▶ _What is being asked_: Copy verbatim the block of lines in the entries below whose first line contains "-- state kept, by" and whose last line contains "u_buffer/inst_mem,256". Leave out all other lines.

▶ _Data_:
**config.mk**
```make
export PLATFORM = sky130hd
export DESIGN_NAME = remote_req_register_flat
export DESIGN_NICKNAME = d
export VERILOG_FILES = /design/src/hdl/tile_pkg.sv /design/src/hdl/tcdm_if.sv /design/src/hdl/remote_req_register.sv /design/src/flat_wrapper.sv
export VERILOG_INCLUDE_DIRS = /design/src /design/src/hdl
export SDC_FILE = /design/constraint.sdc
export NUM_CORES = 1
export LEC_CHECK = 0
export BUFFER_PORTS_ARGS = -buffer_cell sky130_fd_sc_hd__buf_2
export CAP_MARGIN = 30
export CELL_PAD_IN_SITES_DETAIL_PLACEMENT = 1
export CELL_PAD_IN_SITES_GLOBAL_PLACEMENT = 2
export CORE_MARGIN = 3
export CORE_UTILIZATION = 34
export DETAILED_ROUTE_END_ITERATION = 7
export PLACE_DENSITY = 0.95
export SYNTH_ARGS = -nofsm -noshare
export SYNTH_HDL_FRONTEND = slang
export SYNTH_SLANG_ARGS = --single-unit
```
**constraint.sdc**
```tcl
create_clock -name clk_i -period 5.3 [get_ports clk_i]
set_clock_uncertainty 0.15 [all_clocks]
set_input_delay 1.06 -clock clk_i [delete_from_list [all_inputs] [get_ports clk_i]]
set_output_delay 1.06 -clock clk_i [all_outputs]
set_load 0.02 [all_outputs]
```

--

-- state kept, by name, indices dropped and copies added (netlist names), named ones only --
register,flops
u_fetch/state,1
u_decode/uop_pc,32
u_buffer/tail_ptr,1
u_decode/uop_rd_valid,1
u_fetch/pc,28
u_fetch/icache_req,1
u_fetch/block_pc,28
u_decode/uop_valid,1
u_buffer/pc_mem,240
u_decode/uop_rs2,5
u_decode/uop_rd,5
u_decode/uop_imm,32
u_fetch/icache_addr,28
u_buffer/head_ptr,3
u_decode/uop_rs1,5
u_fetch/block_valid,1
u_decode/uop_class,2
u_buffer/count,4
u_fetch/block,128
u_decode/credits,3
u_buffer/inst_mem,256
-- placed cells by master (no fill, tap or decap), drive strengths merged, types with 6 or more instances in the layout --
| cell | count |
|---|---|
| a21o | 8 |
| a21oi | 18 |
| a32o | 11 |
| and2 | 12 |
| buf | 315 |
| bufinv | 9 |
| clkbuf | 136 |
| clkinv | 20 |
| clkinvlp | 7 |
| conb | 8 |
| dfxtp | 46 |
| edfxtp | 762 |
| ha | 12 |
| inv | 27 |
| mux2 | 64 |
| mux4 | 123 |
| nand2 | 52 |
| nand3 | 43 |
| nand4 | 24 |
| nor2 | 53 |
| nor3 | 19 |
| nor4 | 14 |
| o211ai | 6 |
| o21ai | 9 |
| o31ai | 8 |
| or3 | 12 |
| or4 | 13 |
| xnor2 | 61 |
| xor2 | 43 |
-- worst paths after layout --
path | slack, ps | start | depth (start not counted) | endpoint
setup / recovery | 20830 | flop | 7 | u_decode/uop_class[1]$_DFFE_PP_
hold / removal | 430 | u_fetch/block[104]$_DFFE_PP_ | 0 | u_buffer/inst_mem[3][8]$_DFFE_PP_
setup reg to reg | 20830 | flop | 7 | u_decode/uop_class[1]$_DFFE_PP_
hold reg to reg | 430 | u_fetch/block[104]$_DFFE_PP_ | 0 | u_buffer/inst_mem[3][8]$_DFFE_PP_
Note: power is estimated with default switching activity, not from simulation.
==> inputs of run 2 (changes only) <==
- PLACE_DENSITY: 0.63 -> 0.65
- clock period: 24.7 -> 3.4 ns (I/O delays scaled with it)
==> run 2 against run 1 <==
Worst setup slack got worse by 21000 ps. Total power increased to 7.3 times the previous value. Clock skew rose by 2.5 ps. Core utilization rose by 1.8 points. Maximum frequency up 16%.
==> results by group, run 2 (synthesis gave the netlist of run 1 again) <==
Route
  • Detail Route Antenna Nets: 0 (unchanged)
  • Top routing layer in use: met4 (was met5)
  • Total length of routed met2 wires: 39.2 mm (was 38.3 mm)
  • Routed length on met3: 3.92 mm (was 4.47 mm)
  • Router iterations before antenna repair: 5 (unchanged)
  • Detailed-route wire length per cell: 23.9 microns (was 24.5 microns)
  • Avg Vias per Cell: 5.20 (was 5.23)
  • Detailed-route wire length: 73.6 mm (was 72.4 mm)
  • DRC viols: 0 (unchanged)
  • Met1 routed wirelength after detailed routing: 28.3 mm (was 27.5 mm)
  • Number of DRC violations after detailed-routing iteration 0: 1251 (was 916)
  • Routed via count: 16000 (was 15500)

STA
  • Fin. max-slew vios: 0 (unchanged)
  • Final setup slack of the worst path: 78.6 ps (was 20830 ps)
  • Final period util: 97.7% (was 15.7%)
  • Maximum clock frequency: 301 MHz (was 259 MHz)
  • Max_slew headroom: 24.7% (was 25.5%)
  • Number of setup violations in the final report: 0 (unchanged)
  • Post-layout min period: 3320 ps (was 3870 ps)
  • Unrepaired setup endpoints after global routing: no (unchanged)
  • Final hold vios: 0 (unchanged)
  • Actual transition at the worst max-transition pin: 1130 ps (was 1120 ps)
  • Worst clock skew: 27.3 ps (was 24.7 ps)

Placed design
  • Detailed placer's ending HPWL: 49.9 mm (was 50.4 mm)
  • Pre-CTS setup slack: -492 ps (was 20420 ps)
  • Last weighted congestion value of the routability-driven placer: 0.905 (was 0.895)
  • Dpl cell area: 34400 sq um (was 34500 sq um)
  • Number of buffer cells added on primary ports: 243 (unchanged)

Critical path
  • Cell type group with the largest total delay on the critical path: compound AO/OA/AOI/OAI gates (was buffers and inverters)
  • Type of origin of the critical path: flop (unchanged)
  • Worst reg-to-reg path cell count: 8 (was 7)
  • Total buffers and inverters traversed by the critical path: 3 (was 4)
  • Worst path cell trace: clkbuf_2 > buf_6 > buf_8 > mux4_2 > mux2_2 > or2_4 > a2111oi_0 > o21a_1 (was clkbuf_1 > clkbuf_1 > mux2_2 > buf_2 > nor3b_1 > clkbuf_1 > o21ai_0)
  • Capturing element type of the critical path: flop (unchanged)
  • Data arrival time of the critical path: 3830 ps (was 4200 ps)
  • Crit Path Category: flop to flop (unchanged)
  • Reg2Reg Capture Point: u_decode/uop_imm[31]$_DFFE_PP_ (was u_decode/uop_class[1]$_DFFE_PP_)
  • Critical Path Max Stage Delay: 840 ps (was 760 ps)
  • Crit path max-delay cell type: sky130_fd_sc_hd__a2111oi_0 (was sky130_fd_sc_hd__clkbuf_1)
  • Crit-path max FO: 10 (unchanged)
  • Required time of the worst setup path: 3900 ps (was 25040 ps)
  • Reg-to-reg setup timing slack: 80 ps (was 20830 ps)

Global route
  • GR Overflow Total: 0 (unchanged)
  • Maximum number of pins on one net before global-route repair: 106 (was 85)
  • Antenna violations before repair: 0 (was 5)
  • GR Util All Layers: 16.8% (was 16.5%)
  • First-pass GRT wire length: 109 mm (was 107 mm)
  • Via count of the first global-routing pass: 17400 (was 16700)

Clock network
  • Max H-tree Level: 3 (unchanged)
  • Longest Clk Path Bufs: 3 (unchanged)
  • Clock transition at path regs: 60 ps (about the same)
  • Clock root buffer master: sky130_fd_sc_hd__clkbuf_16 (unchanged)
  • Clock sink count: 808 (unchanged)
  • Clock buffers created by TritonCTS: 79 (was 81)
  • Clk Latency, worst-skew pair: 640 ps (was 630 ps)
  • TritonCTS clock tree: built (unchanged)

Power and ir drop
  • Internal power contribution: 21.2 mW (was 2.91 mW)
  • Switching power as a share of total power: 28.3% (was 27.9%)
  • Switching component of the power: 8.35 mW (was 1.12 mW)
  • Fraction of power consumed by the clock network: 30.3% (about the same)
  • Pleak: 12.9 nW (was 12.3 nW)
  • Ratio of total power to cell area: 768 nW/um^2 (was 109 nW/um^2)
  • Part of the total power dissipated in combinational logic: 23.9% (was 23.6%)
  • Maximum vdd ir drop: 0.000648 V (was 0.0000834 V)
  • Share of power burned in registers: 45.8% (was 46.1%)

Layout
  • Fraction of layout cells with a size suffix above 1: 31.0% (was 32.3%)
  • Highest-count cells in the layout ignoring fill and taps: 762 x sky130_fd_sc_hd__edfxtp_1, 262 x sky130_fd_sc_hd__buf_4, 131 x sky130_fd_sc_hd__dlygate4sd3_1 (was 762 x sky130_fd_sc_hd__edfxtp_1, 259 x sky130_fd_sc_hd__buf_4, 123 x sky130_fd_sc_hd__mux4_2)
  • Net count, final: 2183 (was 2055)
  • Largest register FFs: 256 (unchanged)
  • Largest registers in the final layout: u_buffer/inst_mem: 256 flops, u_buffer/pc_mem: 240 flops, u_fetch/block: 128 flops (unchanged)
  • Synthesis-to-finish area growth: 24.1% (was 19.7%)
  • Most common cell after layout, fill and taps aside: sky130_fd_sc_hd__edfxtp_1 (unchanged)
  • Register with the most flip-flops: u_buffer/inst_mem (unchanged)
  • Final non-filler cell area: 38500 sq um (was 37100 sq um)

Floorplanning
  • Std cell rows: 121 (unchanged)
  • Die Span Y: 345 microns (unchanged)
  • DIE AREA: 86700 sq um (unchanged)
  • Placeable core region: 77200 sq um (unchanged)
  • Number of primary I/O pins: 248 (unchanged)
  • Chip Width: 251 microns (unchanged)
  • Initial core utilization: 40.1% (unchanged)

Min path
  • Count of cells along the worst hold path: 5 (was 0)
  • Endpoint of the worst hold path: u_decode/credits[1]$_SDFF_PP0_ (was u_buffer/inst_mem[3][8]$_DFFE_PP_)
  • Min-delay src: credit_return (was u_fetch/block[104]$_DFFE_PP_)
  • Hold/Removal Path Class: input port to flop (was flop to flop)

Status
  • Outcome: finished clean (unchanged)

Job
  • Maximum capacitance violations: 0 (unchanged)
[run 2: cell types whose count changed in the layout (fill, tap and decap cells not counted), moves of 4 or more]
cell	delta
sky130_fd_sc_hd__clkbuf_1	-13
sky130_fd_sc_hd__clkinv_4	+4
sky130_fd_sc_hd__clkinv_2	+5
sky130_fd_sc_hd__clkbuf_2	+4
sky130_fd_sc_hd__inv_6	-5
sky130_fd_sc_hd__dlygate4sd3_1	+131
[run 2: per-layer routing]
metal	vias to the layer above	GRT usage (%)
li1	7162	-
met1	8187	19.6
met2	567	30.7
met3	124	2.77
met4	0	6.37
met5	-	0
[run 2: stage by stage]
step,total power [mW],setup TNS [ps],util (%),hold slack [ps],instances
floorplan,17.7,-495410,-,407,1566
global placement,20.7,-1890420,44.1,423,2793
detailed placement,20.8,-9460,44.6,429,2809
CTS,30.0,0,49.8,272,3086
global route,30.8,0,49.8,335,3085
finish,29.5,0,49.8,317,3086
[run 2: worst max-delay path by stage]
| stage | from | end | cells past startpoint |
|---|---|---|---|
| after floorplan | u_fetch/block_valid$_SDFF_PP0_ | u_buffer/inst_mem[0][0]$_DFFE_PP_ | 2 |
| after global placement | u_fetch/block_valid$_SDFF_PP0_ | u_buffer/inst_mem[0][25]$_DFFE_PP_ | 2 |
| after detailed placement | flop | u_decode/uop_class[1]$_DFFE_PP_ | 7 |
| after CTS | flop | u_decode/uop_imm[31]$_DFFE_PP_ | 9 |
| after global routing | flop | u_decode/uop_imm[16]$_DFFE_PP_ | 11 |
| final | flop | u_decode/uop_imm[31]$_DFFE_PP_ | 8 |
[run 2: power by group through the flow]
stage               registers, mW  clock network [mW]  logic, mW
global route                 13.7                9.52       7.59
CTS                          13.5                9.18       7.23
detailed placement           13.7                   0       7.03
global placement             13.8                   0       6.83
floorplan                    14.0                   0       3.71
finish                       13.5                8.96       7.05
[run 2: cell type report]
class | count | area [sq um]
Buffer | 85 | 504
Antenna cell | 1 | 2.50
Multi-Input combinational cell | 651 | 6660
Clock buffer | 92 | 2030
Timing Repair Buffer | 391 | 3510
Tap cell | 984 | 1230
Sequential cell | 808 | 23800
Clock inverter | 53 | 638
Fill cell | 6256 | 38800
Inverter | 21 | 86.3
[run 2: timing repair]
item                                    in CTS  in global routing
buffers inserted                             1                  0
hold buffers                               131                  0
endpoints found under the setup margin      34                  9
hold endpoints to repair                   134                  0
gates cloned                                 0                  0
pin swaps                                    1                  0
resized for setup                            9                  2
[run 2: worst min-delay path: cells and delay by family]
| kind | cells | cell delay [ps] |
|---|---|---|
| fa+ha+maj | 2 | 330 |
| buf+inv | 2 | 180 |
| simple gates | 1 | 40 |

---

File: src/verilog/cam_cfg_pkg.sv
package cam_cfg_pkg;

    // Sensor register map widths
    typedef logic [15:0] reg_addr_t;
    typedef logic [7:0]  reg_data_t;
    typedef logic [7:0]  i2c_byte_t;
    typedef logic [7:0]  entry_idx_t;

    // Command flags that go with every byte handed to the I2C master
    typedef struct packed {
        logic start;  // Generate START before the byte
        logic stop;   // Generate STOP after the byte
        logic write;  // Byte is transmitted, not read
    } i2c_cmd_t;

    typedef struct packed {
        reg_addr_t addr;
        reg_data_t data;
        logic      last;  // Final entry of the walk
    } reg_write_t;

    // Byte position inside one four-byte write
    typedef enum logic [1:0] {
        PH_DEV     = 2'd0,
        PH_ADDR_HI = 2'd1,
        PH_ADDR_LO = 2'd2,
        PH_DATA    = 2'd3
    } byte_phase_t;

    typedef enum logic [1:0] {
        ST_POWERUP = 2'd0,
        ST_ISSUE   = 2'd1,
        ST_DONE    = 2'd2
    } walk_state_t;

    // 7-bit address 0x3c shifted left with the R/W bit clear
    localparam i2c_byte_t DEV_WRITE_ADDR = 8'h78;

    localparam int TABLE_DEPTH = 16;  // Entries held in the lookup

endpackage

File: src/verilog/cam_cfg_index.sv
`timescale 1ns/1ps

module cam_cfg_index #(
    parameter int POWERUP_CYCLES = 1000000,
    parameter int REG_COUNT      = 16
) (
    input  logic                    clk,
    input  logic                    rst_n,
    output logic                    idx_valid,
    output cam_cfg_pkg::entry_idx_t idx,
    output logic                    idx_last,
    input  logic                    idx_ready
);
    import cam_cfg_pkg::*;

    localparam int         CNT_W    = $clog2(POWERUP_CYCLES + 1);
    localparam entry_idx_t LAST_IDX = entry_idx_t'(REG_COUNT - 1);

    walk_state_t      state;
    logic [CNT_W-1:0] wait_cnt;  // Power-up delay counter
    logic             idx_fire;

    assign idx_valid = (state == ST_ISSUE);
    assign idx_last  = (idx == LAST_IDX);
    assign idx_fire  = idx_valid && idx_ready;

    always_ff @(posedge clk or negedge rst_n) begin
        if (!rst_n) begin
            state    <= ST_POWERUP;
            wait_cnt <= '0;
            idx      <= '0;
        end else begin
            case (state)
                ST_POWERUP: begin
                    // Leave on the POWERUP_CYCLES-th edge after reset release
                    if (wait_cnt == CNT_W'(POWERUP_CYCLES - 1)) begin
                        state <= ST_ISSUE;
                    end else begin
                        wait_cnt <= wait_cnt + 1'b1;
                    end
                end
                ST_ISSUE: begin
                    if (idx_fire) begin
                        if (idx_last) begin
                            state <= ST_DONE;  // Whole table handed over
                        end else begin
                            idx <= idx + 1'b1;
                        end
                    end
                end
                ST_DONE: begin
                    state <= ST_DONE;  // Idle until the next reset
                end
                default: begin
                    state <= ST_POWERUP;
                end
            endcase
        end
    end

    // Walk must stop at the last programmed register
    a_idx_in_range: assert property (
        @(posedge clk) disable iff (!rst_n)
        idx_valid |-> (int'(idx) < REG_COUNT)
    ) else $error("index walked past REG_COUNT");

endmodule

▶ _Task response_:
-- state kept, by name, indices dropped and copies added (netlist names), named ones only --
register,flops
u_fetch/state,1
u_decode/uop_pc,32
u_buffer/tail_ptr,1
u_decode/uop_rd_valid,1
u_fetch/pc,28
u_fetch/icache_req,1
u_fetch/block_pc,28
u_decode/uop_valid,1
u_buffer/pc_mem,240
u_decode/uop_rs2,5
u_decode/uop_rd,5
u_decode/uop_imm,32
u_fetch/icache_addr,28
u_buffer/head_ptr,3
u_decode/uop_rs1,5
u_fetch/block_valid,1
u_decode/uop_class,2
u_buffer/count,4
u_fetch/block,128
u_decode/credits,3
u_buffer/inst_mem,256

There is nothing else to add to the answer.